Collected data entries:
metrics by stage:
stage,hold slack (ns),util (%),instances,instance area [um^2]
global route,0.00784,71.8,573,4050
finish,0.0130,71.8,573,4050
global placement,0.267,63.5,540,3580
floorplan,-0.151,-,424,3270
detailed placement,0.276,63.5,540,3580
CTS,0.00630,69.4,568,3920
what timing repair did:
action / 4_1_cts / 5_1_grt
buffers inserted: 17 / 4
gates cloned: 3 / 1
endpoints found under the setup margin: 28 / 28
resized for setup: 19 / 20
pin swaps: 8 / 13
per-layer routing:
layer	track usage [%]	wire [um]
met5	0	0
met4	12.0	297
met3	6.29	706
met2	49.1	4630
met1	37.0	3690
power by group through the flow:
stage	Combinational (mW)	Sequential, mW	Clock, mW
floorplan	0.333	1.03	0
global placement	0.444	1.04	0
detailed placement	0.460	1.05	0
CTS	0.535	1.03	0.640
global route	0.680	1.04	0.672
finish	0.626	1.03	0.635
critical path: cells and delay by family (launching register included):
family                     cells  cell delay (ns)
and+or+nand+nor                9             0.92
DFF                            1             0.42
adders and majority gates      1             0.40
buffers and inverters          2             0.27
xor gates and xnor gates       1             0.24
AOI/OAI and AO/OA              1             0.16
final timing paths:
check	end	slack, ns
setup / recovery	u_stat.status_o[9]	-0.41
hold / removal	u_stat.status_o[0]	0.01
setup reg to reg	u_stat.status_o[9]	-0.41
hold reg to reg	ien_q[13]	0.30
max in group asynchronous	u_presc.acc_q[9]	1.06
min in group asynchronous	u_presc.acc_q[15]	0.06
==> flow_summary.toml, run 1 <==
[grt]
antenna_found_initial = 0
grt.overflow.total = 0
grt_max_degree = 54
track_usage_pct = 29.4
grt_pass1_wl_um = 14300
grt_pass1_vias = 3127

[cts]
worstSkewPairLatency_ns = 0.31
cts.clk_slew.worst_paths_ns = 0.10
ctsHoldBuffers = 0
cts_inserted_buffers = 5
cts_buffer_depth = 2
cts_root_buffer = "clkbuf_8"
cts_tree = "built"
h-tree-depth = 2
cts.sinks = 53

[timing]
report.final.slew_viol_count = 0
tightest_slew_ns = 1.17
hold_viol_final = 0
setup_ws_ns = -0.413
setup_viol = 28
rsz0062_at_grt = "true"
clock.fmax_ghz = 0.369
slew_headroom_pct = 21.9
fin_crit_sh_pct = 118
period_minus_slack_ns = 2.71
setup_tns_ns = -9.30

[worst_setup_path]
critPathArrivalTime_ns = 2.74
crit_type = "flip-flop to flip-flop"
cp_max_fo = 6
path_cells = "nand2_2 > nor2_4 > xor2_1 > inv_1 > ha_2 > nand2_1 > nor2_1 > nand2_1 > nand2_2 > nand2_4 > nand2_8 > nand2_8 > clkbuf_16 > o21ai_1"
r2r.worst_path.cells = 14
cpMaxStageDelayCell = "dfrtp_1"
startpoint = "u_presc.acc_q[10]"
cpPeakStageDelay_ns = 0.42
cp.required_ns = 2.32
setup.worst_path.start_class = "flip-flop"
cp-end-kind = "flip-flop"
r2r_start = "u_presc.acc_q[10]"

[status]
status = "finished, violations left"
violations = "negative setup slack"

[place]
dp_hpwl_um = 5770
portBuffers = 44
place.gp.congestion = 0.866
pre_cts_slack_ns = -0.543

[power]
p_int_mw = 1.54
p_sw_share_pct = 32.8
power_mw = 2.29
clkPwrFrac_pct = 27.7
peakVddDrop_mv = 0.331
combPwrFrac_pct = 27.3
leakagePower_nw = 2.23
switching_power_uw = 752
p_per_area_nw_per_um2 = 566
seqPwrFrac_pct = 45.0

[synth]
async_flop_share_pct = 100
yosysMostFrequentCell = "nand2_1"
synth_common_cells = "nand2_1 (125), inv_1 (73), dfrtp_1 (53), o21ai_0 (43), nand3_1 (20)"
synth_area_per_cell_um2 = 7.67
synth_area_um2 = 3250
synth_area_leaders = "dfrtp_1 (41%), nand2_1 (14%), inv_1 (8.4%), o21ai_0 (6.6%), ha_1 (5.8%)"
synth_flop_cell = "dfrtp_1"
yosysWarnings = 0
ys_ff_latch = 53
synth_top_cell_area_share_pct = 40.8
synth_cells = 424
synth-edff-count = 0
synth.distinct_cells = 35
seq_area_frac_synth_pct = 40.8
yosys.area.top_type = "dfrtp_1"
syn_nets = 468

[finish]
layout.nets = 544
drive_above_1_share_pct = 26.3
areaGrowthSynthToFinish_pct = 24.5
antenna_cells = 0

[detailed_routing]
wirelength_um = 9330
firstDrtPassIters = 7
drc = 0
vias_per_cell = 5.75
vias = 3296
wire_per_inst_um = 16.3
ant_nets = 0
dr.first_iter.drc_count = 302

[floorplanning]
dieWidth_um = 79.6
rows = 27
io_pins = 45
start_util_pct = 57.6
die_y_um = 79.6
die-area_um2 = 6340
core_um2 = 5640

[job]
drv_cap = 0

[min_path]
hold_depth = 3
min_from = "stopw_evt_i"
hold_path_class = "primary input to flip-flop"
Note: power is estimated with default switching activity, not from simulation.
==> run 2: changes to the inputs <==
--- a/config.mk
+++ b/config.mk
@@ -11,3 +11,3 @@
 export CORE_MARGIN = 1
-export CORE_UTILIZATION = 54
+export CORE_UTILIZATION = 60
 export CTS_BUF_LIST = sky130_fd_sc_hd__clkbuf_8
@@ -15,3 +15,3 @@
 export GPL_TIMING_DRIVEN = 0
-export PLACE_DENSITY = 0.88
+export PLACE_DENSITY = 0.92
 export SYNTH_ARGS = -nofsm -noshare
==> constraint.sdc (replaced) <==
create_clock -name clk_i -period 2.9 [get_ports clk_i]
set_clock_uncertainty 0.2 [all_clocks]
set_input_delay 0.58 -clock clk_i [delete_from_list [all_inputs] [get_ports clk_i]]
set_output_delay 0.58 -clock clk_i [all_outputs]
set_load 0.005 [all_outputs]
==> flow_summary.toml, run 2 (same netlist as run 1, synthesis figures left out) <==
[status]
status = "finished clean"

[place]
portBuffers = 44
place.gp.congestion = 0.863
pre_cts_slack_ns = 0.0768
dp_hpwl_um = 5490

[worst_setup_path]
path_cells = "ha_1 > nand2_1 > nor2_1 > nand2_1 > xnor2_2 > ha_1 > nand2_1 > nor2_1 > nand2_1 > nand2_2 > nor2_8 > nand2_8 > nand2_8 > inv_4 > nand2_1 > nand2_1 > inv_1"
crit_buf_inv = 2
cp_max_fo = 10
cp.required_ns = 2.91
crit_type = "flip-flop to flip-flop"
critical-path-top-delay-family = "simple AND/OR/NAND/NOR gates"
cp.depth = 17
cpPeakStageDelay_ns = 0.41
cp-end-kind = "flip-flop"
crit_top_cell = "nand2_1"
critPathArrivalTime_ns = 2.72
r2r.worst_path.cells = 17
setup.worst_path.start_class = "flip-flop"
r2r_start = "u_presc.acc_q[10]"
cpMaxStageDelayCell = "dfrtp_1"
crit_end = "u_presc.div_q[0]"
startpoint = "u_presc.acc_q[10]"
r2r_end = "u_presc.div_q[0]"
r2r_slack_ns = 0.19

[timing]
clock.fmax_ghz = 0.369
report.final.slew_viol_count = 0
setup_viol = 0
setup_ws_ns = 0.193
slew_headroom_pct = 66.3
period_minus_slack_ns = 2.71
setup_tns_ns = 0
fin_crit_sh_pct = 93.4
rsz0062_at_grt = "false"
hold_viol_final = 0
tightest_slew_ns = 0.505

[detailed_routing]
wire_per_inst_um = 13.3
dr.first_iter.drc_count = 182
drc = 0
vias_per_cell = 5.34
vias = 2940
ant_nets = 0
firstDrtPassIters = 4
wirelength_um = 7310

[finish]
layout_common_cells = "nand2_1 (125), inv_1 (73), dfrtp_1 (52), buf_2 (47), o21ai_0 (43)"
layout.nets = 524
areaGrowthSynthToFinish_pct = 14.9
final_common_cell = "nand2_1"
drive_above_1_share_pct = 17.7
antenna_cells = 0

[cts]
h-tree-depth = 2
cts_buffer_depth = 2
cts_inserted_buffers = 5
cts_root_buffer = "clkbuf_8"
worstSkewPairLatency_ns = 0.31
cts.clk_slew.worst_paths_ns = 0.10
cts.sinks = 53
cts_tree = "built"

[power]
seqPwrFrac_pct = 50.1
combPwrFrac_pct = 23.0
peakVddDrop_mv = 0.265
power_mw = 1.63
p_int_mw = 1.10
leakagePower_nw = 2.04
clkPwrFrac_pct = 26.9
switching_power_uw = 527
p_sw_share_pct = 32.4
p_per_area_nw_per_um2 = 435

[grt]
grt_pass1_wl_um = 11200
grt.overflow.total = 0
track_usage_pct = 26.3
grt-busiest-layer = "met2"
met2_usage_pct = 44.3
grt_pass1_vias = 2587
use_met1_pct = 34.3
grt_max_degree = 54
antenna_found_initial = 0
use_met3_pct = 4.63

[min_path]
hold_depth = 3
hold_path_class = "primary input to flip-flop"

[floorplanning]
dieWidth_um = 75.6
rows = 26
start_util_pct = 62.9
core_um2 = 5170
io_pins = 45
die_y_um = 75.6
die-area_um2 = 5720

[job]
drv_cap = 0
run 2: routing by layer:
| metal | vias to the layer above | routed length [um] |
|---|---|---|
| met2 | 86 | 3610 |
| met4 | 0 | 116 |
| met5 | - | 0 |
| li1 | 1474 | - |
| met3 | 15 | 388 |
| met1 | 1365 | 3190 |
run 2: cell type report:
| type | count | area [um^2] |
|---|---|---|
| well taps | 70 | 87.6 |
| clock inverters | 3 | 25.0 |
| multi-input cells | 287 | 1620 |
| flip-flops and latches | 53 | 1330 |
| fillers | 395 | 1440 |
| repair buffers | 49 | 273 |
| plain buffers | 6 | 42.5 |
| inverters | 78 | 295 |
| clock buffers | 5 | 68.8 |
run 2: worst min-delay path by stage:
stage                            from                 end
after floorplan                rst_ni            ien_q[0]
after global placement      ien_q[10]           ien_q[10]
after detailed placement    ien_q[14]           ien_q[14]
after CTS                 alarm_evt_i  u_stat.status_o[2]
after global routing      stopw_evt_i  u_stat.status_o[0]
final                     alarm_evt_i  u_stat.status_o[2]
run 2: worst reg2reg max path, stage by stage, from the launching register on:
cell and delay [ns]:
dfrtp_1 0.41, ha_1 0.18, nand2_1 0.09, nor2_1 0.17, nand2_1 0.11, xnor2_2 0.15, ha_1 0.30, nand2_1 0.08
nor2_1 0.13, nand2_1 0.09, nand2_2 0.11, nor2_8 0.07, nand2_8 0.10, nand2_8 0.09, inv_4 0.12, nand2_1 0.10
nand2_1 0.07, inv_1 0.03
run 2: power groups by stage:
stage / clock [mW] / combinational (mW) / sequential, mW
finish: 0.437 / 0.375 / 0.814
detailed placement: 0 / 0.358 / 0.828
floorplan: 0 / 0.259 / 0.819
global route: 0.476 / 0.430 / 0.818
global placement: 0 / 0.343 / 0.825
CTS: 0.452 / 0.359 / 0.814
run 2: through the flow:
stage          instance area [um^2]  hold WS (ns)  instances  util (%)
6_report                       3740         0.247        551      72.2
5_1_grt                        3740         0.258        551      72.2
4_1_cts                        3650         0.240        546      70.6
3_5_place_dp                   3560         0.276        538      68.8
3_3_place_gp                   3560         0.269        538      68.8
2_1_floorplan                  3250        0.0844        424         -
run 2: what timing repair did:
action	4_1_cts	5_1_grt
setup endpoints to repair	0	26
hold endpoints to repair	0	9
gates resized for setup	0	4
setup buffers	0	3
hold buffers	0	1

*BRIEF:*
Return only the number of lines in the preceding records that contain the string "layer".

*RESPONSE:*
5